━━━━━ Extracted records

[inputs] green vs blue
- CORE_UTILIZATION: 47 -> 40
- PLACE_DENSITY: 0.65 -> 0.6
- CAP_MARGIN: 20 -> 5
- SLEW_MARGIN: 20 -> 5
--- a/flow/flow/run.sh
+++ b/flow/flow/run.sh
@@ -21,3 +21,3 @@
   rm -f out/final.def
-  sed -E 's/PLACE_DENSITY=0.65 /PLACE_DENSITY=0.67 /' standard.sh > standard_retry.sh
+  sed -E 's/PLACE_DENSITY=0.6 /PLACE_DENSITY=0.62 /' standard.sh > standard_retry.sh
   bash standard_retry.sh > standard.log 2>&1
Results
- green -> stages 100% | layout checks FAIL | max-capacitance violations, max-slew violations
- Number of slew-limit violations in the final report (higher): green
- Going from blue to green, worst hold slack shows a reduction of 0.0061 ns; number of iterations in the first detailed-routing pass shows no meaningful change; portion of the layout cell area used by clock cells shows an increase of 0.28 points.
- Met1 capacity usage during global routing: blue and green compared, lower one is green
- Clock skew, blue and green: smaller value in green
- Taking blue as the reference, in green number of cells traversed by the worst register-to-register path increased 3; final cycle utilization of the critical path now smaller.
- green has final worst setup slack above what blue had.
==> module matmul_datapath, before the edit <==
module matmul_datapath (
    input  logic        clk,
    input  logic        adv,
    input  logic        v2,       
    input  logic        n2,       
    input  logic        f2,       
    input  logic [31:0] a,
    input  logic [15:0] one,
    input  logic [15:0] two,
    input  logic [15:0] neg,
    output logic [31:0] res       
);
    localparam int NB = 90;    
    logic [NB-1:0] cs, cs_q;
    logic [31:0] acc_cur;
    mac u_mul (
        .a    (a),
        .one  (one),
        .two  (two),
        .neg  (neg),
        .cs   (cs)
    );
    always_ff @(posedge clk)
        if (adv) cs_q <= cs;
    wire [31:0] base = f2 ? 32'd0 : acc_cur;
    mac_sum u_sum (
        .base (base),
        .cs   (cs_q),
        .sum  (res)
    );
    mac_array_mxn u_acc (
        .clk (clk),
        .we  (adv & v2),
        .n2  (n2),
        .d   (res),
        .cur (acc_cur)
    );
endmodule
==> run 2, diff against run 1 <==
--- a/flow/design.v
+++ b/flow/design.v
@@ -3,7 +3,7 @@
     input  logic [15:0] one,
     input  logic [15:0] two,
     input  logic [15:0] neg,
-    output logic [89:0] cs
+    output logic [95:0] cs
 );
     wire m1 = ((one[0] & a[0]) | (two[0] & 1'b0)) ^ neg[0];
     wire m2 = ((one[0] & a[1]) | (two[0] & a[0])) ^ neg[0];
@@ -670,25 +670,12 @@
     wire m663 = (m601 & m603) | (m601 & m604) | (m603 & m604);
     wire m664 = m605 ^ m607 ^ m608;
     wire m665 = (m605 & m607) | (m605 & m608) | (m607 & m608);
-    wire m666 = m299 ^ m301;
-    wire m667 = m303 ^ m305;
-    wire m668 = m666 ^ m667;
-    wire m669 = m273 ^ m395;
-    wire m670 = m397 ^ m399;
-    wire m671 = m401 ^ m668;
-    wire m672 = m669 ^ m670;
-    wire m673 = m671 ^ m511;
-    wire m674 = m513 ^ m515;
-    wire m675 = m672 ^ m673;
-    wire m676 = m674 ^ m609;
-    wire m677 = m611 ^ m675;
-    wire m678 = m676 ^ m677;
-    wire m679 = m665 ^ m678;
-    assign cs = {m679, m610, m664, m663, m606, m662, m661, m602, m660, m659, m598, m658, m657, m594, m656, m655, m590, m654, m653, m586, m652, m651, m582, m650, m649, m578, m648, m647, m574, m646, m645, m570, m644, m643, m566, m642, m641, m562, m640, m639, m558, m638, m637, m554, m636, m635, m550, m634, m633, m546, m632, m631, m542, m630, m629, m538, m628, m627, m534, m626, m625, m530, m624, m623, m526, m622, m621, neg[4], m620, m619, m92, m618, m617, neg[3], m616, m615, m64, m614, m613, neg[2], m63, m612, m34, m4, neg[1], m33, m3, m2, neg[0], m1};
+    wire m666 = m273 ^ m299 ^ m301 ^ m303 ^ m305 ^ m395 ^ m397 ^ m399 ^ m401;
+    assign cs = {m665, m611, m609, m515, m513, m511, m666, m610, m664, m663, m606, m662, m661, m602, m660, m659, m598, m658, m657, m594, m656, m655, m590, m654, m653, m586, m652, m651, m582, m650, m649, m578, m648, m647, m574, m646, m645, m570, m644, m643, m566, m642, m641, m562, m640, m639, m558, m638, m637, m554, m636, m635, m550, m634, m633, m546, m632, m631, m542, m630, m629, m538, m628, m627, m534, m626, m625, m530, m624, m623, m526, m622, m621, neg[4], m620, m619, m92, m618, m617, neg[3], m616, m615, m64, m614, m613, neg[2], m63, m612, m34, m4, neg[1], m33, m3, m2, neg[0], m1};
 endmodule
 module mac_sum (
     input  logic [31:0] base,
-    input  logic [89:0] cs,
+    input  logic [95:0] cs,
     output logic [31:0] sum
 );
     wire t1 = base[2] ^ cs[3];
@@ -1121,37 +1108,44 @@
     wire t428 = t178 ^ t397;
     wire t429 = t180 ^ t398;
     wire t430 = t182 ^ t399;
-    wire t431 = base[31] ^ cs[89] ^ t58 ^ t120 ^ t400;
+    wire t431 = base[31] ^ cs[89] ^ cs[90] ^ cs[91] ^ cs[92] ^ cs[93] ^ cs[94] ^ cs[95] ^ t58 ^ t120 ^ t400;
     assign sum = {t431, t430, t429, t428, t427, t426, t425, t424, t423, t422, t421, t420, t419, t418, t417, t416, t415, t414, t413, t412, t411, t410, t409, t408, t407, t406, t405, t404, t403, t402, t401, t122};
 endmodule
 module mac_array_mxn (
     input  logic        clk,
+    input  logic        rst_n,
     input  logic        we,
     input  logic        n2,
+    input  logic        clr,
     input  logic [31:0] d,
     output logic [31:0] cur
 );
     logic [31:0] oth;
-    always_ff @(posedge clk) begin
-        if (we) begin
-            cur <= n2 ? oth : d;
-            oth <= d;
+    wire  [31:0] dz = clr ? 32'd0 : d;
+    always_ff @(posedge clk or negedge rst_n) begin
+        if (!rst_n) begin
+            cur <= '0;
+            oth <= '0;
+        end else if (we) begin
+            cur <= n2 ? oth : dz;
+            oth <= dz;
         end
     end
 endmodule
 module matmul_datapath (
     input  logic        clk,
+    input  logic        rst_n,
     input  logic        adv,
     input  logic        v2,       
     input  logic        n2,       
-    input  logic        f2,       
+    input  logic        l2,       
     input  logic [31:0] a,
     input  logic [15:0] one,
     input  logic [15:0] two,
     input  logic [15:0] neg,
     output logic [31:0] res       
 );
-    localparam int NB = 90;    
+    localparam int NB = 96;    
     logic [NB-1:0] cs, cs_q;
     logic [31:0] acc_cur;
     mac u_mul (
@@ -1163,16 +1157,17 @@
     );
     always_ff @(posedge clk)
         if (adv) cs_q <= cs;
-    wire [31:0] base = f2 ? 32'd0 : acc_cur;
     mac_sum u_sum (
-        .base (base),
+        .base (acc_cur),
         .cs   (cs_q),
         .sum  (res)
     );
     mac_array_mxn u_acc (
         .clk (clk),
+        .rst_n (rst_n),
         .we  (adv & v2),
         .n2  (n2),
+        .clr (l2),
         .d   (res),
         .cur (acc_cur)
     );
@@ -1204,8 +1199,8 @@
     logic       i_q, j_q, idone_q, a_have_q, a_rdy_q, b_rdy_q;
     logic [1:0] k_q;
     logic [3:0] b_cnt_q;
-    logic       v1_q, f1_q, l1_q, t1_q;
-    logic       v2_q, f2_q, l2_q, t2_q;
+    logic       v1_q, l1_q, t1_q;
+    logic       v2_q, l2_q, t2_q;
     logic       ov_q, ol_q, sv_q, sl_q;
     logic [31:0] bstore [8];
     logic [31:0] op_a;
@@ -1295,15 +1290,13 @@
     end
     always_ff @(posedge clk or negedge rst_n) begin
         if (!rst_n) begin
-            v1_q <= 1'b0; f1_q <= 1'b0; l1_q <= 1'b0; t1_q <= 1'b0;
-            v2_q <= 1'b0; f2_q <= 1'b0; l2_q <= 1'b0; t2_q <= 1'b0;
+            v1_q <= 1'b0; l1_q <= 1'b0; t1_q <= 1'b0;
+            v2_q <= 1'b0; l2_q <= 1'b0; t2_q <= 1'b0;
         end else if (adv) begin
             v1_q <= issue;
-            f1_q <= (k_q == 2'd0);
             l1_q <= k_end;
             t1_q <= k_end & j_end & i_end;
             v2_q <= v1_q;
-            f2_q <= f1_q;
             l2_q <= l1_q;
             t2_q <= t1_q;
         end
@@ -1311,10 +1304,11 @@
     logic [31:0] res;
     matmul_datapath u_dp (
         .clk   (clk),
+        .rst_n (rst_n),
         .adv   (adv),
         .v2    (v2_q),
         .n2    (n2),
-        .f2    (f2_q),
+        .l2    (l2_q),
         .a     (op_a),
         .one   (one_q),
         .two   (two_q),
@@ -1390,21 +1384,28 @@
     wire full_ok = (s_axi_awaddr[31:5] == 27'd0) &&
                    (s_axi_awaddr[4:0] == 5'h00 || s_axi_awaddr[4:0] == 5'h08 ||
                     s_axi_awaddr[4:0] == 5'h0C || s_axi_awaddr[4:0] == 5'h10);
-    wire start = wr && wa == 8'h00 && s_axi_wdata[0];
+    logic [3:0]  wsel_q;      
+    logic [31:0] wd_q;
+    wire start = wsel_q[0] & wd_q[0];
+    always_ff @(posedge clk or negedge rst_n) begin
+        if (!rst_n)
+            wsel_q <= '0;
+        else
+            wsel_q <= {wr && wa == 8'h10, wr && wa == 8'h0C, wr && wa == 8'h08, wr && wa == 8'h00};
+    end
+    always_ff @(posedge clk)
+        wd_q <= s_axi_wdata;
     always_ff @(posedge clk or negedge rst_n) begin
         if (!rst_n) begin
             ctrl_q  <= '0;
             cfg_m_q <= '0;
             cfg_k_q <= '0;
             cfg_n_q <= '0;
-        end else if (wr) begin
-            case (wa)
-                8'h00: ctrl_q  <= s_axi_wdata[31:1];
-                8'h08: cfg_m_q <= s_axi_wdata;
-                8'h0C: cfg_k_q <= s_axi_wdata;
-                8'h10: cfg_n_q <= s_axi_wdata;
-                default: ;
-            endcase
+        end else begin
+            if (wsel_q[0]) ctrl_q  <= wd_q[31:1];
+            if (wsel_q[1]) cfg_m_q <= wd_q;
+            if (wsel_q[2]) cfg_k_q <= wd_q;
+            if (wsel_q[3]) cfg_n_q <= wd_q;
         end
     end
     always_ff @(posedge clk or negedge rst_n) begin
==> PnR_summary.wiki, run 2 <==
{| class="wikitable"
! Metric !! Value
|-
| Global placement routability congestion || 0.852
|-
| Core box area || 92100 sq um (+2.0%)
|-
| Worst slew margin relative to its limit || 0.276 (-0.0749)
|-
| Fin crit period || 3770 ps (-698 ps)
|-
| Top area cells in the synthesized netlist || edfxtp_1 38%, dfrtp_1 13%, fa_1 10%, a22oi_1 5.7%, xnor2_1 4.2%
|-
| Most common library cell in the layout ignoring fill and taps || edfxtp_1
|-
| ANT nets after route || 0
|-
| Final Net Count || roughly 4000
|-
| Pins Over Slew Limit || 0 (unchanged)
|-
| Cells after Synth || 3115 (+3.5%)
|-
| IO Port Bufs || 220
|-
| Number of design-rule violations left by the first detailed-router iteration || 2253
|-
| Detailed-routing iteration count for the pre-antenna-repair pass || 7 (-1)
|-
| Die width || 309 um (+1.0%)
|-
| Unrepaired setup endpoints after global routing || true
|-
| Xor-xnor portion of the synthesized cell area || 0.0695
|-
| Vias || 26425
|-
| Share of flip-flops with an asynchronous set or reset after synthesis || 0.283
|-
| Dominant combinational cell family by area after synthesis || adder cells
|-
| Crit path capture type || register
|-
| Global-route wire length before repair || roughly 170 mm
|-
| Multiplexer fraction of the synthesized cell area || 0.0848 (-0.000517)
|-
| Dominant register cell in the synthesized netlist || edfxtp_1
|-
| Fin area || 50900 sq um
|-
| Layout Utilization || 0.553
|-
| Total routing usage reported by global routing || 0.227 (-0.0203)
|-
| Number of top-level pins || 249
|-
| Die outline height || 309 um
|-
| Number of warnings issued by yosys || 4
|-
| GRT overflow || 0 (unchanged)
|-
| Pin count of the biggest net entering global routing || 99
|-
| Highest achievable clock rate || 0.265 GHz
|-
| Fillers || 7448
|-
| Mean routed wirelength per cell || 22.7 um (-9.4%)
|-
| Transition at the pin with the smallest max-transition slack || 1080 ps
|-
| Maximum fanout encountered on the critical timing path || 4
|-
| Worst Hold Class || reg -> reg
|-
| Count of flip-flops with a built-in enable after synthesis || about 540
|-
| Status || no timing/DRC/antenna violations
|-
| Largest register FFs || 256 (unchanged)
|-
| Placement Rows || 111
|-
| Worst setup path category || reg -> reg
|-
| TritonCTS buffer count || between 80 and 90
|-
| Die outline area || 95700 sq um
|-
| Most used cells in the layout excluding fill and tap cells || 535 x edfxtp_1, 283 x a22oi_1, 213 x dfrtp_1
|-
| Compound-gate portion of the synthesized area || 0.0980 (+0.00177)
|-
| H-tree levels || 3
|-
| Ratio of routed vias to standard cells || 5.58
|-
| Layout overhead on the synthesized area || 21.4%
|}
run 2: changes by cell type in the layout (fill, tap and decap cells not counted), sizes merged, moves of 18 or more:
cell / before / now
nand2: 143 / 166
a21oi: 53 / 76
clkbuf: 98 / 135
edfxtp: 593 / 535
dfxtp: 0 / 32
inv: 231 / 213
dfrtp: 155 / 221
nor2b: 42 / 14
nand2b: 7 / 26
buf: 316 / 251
This design comes from an exercise in tuning for small area on the open sky130 flow, not from production work. For this run, only the layout was checked, not whether the RTL still works. Power figures rest on the tool's default switching activity, not on a simulated workload.

===== flow/flow/run.sh =====
#!/bin/bash
set -euo pipefail
export CTS_ARGS="-sink_clustering_enable -repair_clock_nets -dont_use_dummy_load -buf_list {sky130_fd_sc_hd__clkbuf_2 sky130_fd_sc_hd__clkbuf_4 sky130_fd_sc_hd__clkbuf_8}"
bash standard.sh > standard_flow.log 2>&1

===== flow/standard.sh =====
#!/bin/bash
# synth_recipe.tcl (not shown) runs the flow's synth.tcl, then flattens the netlist and writes it again
# the make line also repeats each setting of config.mk as NAME=value (left out here)
make -C /OpenROAD-flow-scripts/flow DESIGN_CONFIG=/design/flow/config.mk WORK_HOME=/design/flow/orfs CLKGATE_MAP_FILE= SYNTH_SCRIPT=/design/flow/synth_recipe.tcl "${@:-finish}"

===== flow/config.mk =====
export PLATFORM = sky130hd
export DESIGN_NAME = ekf_est
export DESIGN_NICKNAME = ekf_est
export VERILOG_FILES = /design/flow/design.v
export SDC_FILE = /design/flow/constraint.sdc
export NUM_CORES = 8
export LEC_CHECK = 0
export ABC_AREA = 1
export CAP_MARGIN = 20
export CORE_MARGIN = 2
export CORE_UTILIZATION = 60
export CTS_BUF_LIST = sky130_fd_sc_hd__clkbuf_2 sky130_fd_sc_hd__clkbuf_4 sky130_fd_sc_hd__clkbuf_8
export PLACE_DENSITY = 0.7
export SLEW_MARGIN = 20

===== flow/constraint.sdc =====
create_clock -name core_clock -period 20.0 [get_ports {clk}]
set_input_delay 4.0000 -clock core_clock [delete_from_list [all_inputs] [get_ports {clk}]]
set_output_delay 4.0000 -clock core_clock [all_outputs]
set_load 0.01 [all_outputs]
From an optimization exercise on the open Yosys and OpenROAD flow, aimed at small area; shortcuts taken in it are not production practice.
Only simulation tests tie the RTL to the original design; equivalence was not proved.

File: design/flow/flow/reopt.tcl
# Re-map the combinational logic of the standard synthesis netlist for area.
# Registers, full and half adders stay as they are (blackboxes, same instance names).
yosys -import
set lib $::env(PLATFORM_LIB)
read_liberty -ignore_miss_func $lib
read_verilog $::env(REOPT_IN)
hierarchy -top $::env(FLOW_TOP)
setattr -mod -set blackbox 1 sky130_fd_sc_hd__fa_* sky130_fd_sc_hd__ha_* sky130_fd_sc_hd__df*
tee -o $::env(REOPT_OUT).before.stat stat -liberty $lib
flatten
yosys rename -hide w:*.*
hierarchy -top $::env(FLOW_TOP)
opt_clean -purge
abc -liberty $lib {*}$::env(REOPT_DONT_USE) -script $::env(REOPT_SCRIPT)
read_liberty -lib -ignore_redef $lib
setundef -zero
splitnets
opt_clean -purge
hilomap -singleton -hicell sky130_fd_sc_hd__conb_1 HI -locell sky130_fd_sc_hd__conb_1 LO
insbuf -buf sky130_fd_sc_hd__buf_1 A X
opt_clean -purge
check -assert
tee -o $::env(REOPT_OUT).after.stat stat -liberty $lib
write_verilog -noattr -nohex -nodec $::env(REOPT_OUT)
File: design/flow/flow/run.sh
#!/bin/bash
# Own layout flow: the standard synthesis, then an area re-mapping of the
# combinational logic between the registers and adder cells (registers, full
# and half adders are kept as they are, with their names), then the standard flow's
# standard layout with smaller port buffers and a clock tree without dummy loads.
# Each tool's full output goes to a log file of its own in this folder.
set -euo pipefail
W=$(pwd)
export PLATFORM_LIB=$FLOW_HOME/platforms/$FLOW_PLATFORM/lib/sky130_fd_sc_hd__tt_025C_1v80.lib
R=$W/orfs/results/$FLOW_PLATFORM/filt_ppd/base
L=$W/orfs/logs/$FLOW_PLATFORM/filt_ppd/base

# 1. standard synthesis
bash standard.sh synth > $W/log_1_synth.log 2>&1

# 2. re-map the combinational logic for area
cp $R/1_2_yosys.v $W/synth_standard.v
DONT_USE=$(grep -o -- '-dont_use [^ ]*' $L/1_2_yosys.log | sort -u | tr '\n' ' ')
export REOPT_IN=$W/synth_standard.v
export REOPT_OUT=$W/synth_reopt.v
export REOPT_DONT_USE="$DONT_USE"
export REOPT_SCRIPT=$W/flow/abc_area.script
yosys -c $W/flow/reopt.tcl > $W/log_2_reopt.log 2>&1
cp $W/synth_reopt.v $R/1_2_yosys.v
rm -f $R/1_synth.odb $R/1_synth.sdc

# 3. layout
bash standard.sh finish \
  "BUFFER_PORTS_ARGS=-buffer_cell sky130_fd_sc_hd__buf_1" \
  "CTS_ARGS=-sink_clustering_enable -repair_clock_nets -dont_use_dummy_load -buf_list sky130_fd_sc_hd__clkbuf_8 -sink_clustering_size 64 -sink_clustering_max_diameter 400" \
  > $W/log_3_layout.log 2>&1
File: design/flow/config.mk
export PLATFORM = sky130hd
export DESIGN_NAME = filt_ppd
export DESIGN_NICKNAME = filt_ppd
export VERILOG_FILES = /design/flow/design.v
export SDC_FILE = /design/flow/constraint.sdc
export NUM_CORES = 4
export LEC_CHECK = 0
export CAP_MARGIN = 20
export CORE_MARGIN = 2
export CORE_UTILIZATION = 40
export SLEW_MARGIN = 20
export SYNTH_HIERARCHICAL = 1
export SYNTH_MINIMUM_KEEP_SIZE = 0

━━━━━━━━━━

What this task involves -
Your task is to find each line in the entries that contains the string "routed" and copy it.

Response for this exercise -
| Mean routed wirelength per cell || 22.7 um (-9.4%)
| Ratio of routed vias to standard cells || 5.58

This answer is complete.